• [Work request] Among the entries below, find each line with "debounced" and show it.

Source records:
□ □ □ □ □ □ □
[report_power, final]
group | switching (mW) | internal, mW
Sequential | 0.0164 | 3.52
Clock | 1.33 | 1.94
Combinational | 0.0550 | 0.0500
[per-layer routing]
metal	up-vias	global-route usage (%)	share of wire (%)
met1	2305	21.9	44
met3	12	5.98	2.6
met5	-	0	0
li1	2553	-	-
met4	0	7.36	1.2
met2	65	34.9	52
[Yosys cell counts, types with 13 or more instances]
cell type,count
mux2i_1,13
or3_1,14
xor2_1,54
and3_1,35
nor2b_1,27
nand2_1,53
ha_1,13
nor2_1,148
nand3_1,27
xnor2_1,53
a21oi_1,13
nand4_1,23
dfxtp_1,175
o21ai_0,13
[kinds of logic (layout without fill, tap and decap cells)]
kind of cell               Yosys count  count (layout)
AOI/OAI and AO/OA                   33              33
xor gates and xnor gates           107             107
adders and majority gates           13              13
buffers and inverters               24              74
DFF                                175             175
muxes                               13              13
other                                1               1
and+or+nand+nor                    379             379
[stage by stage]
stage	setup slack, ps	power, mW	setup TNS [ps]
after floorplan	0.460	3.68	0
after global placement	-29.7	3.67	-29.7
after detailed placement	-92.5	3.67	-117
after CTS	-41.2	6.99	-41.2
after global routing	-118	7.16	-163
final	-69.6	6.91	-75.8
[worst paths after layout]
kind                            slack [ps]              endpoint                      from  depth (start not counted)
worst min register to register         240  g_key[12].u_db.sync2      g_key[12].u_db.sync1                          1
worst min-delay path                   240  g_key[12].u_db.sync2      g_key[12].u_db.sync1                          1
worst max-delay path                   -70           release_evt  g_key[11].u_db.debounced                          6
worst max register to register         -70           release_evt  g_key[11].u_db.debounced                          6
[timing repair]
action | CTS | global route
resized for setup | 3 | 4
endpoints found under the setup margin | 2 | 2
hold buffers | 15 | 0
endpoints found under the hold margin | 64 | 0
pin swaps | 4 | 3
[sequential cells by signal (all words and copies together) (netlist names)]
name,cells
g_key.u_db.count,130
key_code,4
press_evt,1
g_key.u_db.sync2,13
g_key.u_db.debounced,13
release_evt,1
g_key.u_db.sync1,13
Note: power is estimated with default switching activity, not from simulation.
===== config.mk =====
export PLATFORM = sky130hd
export DESIGN_NAME = rps_match_ctrl
export DESIGN_NICKNAME = d
export VERILOG_FILES = /design/src/rtl/rps_match_ctrl.sv
export SDC_FILE = /design/constraint.sdc
export NUM_CORES = 1
export LEC_CHECK = 0
export ABC_AREA = 1
export BUFFER_PORTS_ARGS = -buffer_cell sky130_fd_sc_hd__buf_2
export CAP_MARGIN = 20
export CORE_AREA = 2 2 68 70
export DETAILED_ROUTE_END_ITERATION = 10
export DIE_AREA = 0 0 70 72
export SYNTH_ARGS = -nofsm -noshare
export SYNTH_HDL_FRONTEND = slang
export SYNTH_SLANG_ARGS = --single-unit

===== constraint.sdc =====
create_clock -name clk -period 3 [get_ports clk]
set_clock_uncertainty 0.1 [all_clocks]
set_input_delay 0.9 -clock clk [delete_from_list [all_inputs] [get_ports clk]]
set_output_delay 0.9 -clock clk [all_outputs]
set_load 0.01 [all_outputs]

===== src/rtl/rps_match_ctrl.sv =====
// Rock-paper-scissors match sequencer: collects one move per player per round,
// forfeits missing/invalid moves on timeout, keeps score and declares a match winner.
module rps_match_ctrl #(
  parameter int WINS_NEEDED = 3,
  parameter int MAX_ROUNDS  = 7,
  parameter int TIMEOUT     = 100,
  parameter int CNT_W       = 4,
  parameter int TMR_W       = 8
) (
  input  logic             clk,
  input  logic             rst_n,
  input  logic             start,
  input  logic             a_valid,
  input  logic [1:0]       a_move,
  output logic             a_ready,
  input  logic             b_valid,
  input  logic [1:0]       b_move,
  output logic             b_ready,
  output logic             round_done,
  output logic [1:0]       round_result,
  output logic [CNT_W-1:0] score_a,
  output logic [CNT_W-1:0] score_b,
  output logic [CNT_W-1:0] round_cnt,
  output logic             match_done,
  output logic [1:0]       match_winner
);

  typedef enum logic [1:0] {S_IDLE, S_COLLECT, S_JUDGE, S_DONE} state_t;

  localparam logic [TMR_W-1:0] TMR_LAST = TMR_W'(TIMEOUT - 1);
  localparam logic [CNT_W-1:0] WINS_C   = CNT_W'(WINS_NEEDED);
  localparam logic [CNT_W-1:0] ROUNDS_C = CNT_W'(MAX_ROUNDS);

  localparam logic [1:0] MV_ROCK = 2'b11;
  localparam logic [1:0] MV_PAPR = 2'b10;
  localparam logic [1:0] MV_SCIS = 2'b00;
  localparam logic [1:0] MV_BAD  = 2'b01;

  localparam logic [1:0] RES_A   = 2'b01;
  localparam logic [1:0] RES_B   = 2'b10;
  localparam logic [1:0] RES_TIE = 2'b11;

  state_t             state_q, state_d;
  logic               a_got_q, a_got_d, b_got_q, b_got_d;
  logic [1:0]         a_mv_q, a_mv_d, b_mv_q, b_mv_d;
  logic [TMR_W-1:0]   tmr_q, tmr_d;
  logic [CNT_W-1:0]   score_a_q, score_a_d, score_b_q, score_b_d;
  logic [CNT_W-1:0]   round_cnt_q, round_cnt_d;
  logic [1:0]         round_res_q, round_res_d;
  logic               round_done_q, round_done_d;

  logic               a_fire, b_fire;
  logic               a_fair, b_fair;
  logic [1:0]         judge_res;

  function automatic logic beats(input logic [1:0] x, input logic [1:0] y);
    return (x == MV_ROCK && y == MV_SCIS) ||
           (x == MV_SCIS && y == MV_PAPR) ||
           (x == MV_PAPR && y == MV_ROCK);
  endfunction

  assign a_ready = (state_q == S_COLLECT) && !a_got_q;
  assign b_ready = (state_q == S_COLLECT) && !b_got_q;
  assign a_fire  = a_valid && a_ready;
  assign b_fire  = b_valid && b_ready;

  // An absent move and the reserved encoding are both treated as a forfeit.
  assign a_fair = a_got_q && (a_mv_q != MV_BAD);
  assign b_fair = b_got_q && (b_mv_q != MV_BAD);

  always_comb begin
    judge_res = RES_TIE;
    if (!a_fair && !b_fair)     judge_res = RES_TIE;
    else if (!a_fair)           judge_res = RES_B;
    else if (!b_fair)           judge_res = RES_A;
    else if (a_mv_q == b_mv_q)  judge_res = RES_TIE;
    else if (beats(a_mv_q, b_mv_q)) judge_res = RES_A;
    else                        judge_res = RES_B;
  end

  always_comb begin
    state_d      = state_q;
    a_got_d      = a_got_q;
    b_got_d      = b_got_q;
    a_mv_d       = a_mv_q;
    b_mv_d       = b_mv_q;
    tmr_d        = tmr_q;
    score_a_d    = score_a_q;
    score_b_d    = score_b_q;
    round_cnt_d  = round_cnt_q;
    round_res_d  = round_res_q;
    round_done_d = 1'b0;

    unique case (state_q)
      S_IDLE, S_DONE: begin
        if (start) begin
          state_d     = S_COLLECT;
          score_a_d   = '0;
          score_b_d   = '0;
          round_cnt_d = '0;
          round_res_d = 2'b00;
          tmr_d       = '0;
          a_got_d     = 1'b0;
          b_got_d     = 1'b0;
        end
      end

      S_COLLECT: begin
        if (a_fire) begin
          a_got_d = 1'b1;
          a_mv_d  = a_move;
        end
        if (b_fire) begin
          b_got_d = 1'b1;
          b_mv_d  = b_move;
        end
        tmr_d = tmr_q + TMR_W'(1);
        // A capture on the final timer cycle still counts, so test the _d flags.
        if ((a_got_d && b_got_d) || (tmr_q == TMR_LAST)) begin
          state_d = S_JUDGE;
        end
      end

      S_JUDGE: begin
        round_done_d = 1'b1;
        round_res_d  = judge_res;
        round_cnt_d  = round_cnt_q + CNT_W'(1);
        if (judge_res == RES_A) score_a_d = score_a_q + CNT_W'(1);
        if (judge_res == RES_B) score_b_d = score_b_q + CNT_W'(1);
        tmr_d   = '0;
        a_got_d = 1'b0;
        b_got_d = 1'b0;
        a_mv_d  = 2'b00;
        b_mv_d  = 2'b00;
        if (score_a_d == WINS_C || score_b_d == WINS_C || round_cnt_d == ROUNDS_C) begin
          state_d = S_DONE;
        end else begin
          state_d = S_COLLECT;
        end
      end

      default: state_d = S_IDLE;
    endcase
  end

  always_ff @(posedge clk or negedge rst_n) begin
    if (!rst_n) begin
      state_q      <= S_IDLE;
      a_got_q      <= 1'b0;
      b_got_q      <= 1'b0;
      a_mv_q       <= 2'b00;
      b_mv_q       <= 2'b00;
      tmr_q        <= '0;
      score_a_q    <= '0;
      score_b_q    <= '0;
      round_cnt_q  <= '0;
      round_res_q  <= 2'b00;
      round_done_q <= 1'b0;
    end else begin
      state_q      <= state_d;
      a_got_q      <= a_got_d;
      b_got_q      <= b_got_d;
      a_mv_q       <= a_mv_d;
      b_mv_q       <= b_mv_d;
      tmr_q        <= tmr_d;
      score_a_q    <= score_a_d;
      score_b_q    <= score_b_d;
      round_cnt_q  <= round_cnt_d;
      round_res_q  <= round_res_d;
      round_done_q <= round_done_d;
    end
  end

  assign round_done   = round_done_q;
  assign round_result = round_res_q;
  assign score_a      = score_a_q;
  assign score_b      = score_b_q;
  assign round_cnt    = round_cnt_q;
  assign match_done   = (state_q == S_DONE);

  always_comb begin
    match_winner = 2'b00;
    if (state_q == S_DONE) begin
      if (score_a_q > score_b_q)      match_winner = RES_A;
      else if (score_b_q > score_a_q) match_winner = RES_B;
      else                            match_winner = RES_TIE;
    end
  end

endmodule

==> impl_metrics.csv <==
group,metric,value,unit
synth,synth_top_cell_by_area,"dfrtp_1",
hold_path,hp-class,"flop to flop",
grt,antenna_found_initial,0,
routing,routedWlPerCell,12.1,µm
timing,setup_viol,0,
pwr,p_switching,0.000806,W
timing,finalCritPeriodShare,92.7,%
grt,grt_max_degree,32,
worst_setup_path,required,2.00,ns
clock_tree,clkTransAtPathRegs,0.06,ns
worst_setup_path,cp_common_cell,"inv_1",
worst_setup_path,endpoint_kind,"output port",
pwr,ir_drop,447,µV
synth,postSynthAreaPerCell,7.95,µm²
synth,synth_top_area_share,41.7,%
finish,utilization,50.9,%
synth,synth_seq_cells,31,
routing,top_layer_used,"met4",
synth,synth-edff-count,0,
pwr,switching_share,44.5,%
pwr,p_int,0.00101,W
worst_setup_path,path_buf_inv,3,
routing,drc_errors,0,
timing,fmax,360,MHz
worst_setup_path,worstPathArrival,1.78,ns
finish,multiInputGateArea,937,µm²
finish,area_growth_syn_to_layout,16.7,%
clock_tree,htreeDepth,2,
timing,finalHoldViolCount,0,
place,place.gp.congestion,0.771,
clock_tree,cts_buffers,5,
synth,synth_cell_types,30,
floorplanning,row_count,24,
floorplanning,coreArea,4260,µm²
worst_setup_path,crit_family,"flip-flops",
grt,grt_use_total,17.0,%
grt,grt_pass1_vias,1533,
timing,finalCriticalPeriod,2.78,ns
clock_tree,cts_tree,"built",
pwr,pwr-share-comb,47.8,%
finish,register_area,776,µm²
clock_tree,clock-root-buffer,"clkbuf_8",
floorplanning,die_h,72,µm
pwr,cellPowerDensity,834,nW/µm²
worst_setup_path,crit_type,"flop to output port",
routing,wl_met2,1880,µm
routing,ant_nets,0,
place,dp_hpwl,2960,µm
clock_tree,post-cts-setup-buffers,0,
synth,netlist_instances,234,
worst_setup_path,crit_slowest_cell,"dfrtp_1",
synth,syn_area,1860,µm²
worst_setup_path,worst-path-max-fanout,4,
synth,synth_area_leaders,"dfrtp_1, nand2_1, ha_1, inv_1, nand3_1",
synth,synth_commonest_cells,"nand2_1, inv_1, dfrtp_1",
routing,vias_per_cell,4.85,
finish,antennaDiodeCount,0,
clock_tree,clock_path_buffers,2,
run,max_cap_viol_count,0,
floorplanning,pin_count,29,
timing,worstMarginPinSlew,0.716,ns
timing,finalSetupTns,0,ns
routing,dr_wl_met3,119,µm
place,port_buffers,28,
clock_tree,worstSkewPairLatency,0.28,ns
routing,initialDrtViolationCount,77,
synth,synth.most_common_cell,"nand2_1",
finish,layout.cells.non_filler,322,
worst_setup_path,path_cells,"inv_1 > ha_1 > nand2_1 > inv_1 > a221oi_2 > a31oi_1 > nor2_1 > buf_2",
place,dp_cells,314,
worst_setup_path,max_stage_delay,0.39,ns
routing,wl_met1,1860,µm
synth,ys_seq_area_share,41.7,%
grt,grt_overflow_total,0,
floorplanning,start_util,43.6,%
clock_tree,cts.sinks,31,
finish,fin_nets,292,
finish,nFillCells,433,
outcome,status,"complete, no violations",
pwr,clkPwrFrac,18.2,%
synth,yosysWarnings,0,
timing,fin_worst_hold_slack,0.432,ns
synth,syn_nets,256,
finish,drive_gt1_share,19.6,%
synth,synth_flop_cell,"dfrtp_1",
timing,rsz0062_at_grt,"false",
floorplanning,die_x,70,µm
pwr,seq_power_share,34.0,%
synth,ys_async_sr_fraction,100,%
timing,slew_headroom,52.3,%
grt,grt_pass1_wl,6790,µm
routing,wl,3910,µm
timing,report.final.slew_viol_count,0,
routing,drt-pass1-iter-count,4,
pwr,p_leak,1.15,nW
routing,dr_total_vias,1563,
floorplanning,dieArea,5040,µm²
worst_setup_path,cp-start-kind,"flop",
-- routing by layer --
metal | GRT usage [%] | vias up
met5 | 0 | -
met4 | 5.34 | 0
met3 | 5.00 | 5
met2 | 28.0 | 21
met1 | 21.7 | 712
li1 | - | 825
-- registers in the layout, indices dropped and copies added (netlist names) --
register / flops
a_got_q: 1
round_cnt: 4
a_mv_q: 2
b_got_q: 1
score_a: 4
score_b: 4
round_done: 1
round_result: 2
b_mv_q: 2
tmr_q: 8
state_q: 2
-- cell usage in the layout, fill, tap and decap left out, types with 5 or more instances in the layout --
cell type and count:
nor3_1 5, a21oi_1 6, o21ai_0 13, o22ai_1 7, ha_1 13, nand3_1 14, inv_1 36, clkbuf_8 6
buf_2 28, xor2_1 5, nand2_1 52, dfrtp_1 31, nor2_1 18
-- per-stage QoR --
stage / setup slack (ns) / cell area, µm² / total power [W]
global placement: 0.523 / 2070 / 0.00147
global route: 0.0352 / 2170 / 0.00199
floorplan: 0.577 / 1860 / 0.00123
detailed placement: 0.488 / 2070 / 0.00147
finish: 0.220 / 2170 / 0.00181
CTS: 0.171 / 2160 / 0.00181
-- power groups by stage --
stage / clock network (W) / logic, W / registers [W]
global placement: 0 / 0.000843 / 0.000623
finish: 0.000329 / 0.000866 / 0.000616
detailed placement: 0 / 0.000849 / 0.000625
floorplan: 0 / 0.000608 / 0.000622
CTS: 0.000345 / 0.000851 / 0.000618
global route: 0.000358 / 0.000993 / 0.000635
-- worst register-to-register path, cell delays in order, from the launching register on --
cell and delay (ns):
dfrtp_1 0.42, inv_1 0.06, ha_1 0.27, inv_1 0.06
nor2_1 0.37, inv_1 0.19, and3_1 0.20, nand2_1 0.10
nor2_1 0.07, a21oi_1 0.12, nor3_1 0.05
-- final timing paths --
kind | slack, ns | depth (start not counted) | start | end
worst min register to register | 0.43 | 2 | tmr_q[1] | tmr_q[1]
worst min-delay path | 0.43 | 2 | tmr_q[1] | tmr_q[1]
max in group asynchronous | 1.77 | 1 | rst_n | a_mv_q[0]
worst max register to register | 0.85 | 10 | state_q[0] | tmr_q[6]
worst max-delay path | 0.22 | 8 | score_a[3] | match_winner[0]
min in group asynchronous | 0.57 | 1 | rst_n | round_cnt[3]
-- cells by family (layout without fill, tap and decap cells) --
logic type,after synthesis,after routing,share of synthesized area [%]
compound gates,37,37,12.0
simple gates,105,105,26.0
buf+inv,41,77,8.27
xor+xnor,7,7,3.30
fa+ha+maj,13,13,8.74
flops,31,31,41.7
-- area by class of cell --
type                    instances  share of cell area (%)
multi-input cells             162                    43.2
well taps                      52                    3.00
clock buffers                   6                    3.80
clock inverters                 1                   0.231
repair buffers                 30                    7.15
inverters                      40                    6.92
flip-flops and latches         31                    35.7
-- timing repair --
| action | 4_1_cts | 5_1_grt |
|---|---|---|
| endpoints found under the setup margin | 0 | 1 |
| resized for setup | 0 | 1 |
| hold buffers | 0 | 0 |
| endpoints found under the hold margin | 0 | 0 |
Power figures use the tool's default switching activity.
**config.mk**
```make
export PLATFORM = sky130hd
export DESIGN_NAME = video_timing
export DESIGN_NICKNAME = d
export VERILOG_FILES = /design/src/rtl/video_timing.sv
export SDC_FILE = /design/constraint.sdc
export NUM_CORES = 1
export LEC_CHECK = 0
export CAP_MARGIN = 20
export CORE_MARGIN = 8
export CORE_UTILIZATION = 48
export DETAILED_ROUTE_END_ITERATION = 8
export PLACE_DENSITY = 0.79
export SYNTH_ARGS = -nofsm -noshare
export SYNTH_HDL_FRONTEND = slang
export SYNTH_SLANG_ARGS = --single-unit
```
**constraint.sdc**
```tcl
create_clock -name clk -period 2.2 [get_ports clk]
set_input_delay 0.22 -clock clk [delete_from_list [all_inputs] [get_ports clk]]
set_output_delay 0.22 -clock clk [all_outputs]
set_load 0.02 [all_outputs]
```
□ □ □ □ □ □ □
• [Task answer]
worst max-delay path                   -70           release_evt  g_key[11].u_db.debounced                          6
worst max register to register         -70           release_evt  g_key[11].u_db.debounced                          6
g_key.u_db.debounced,13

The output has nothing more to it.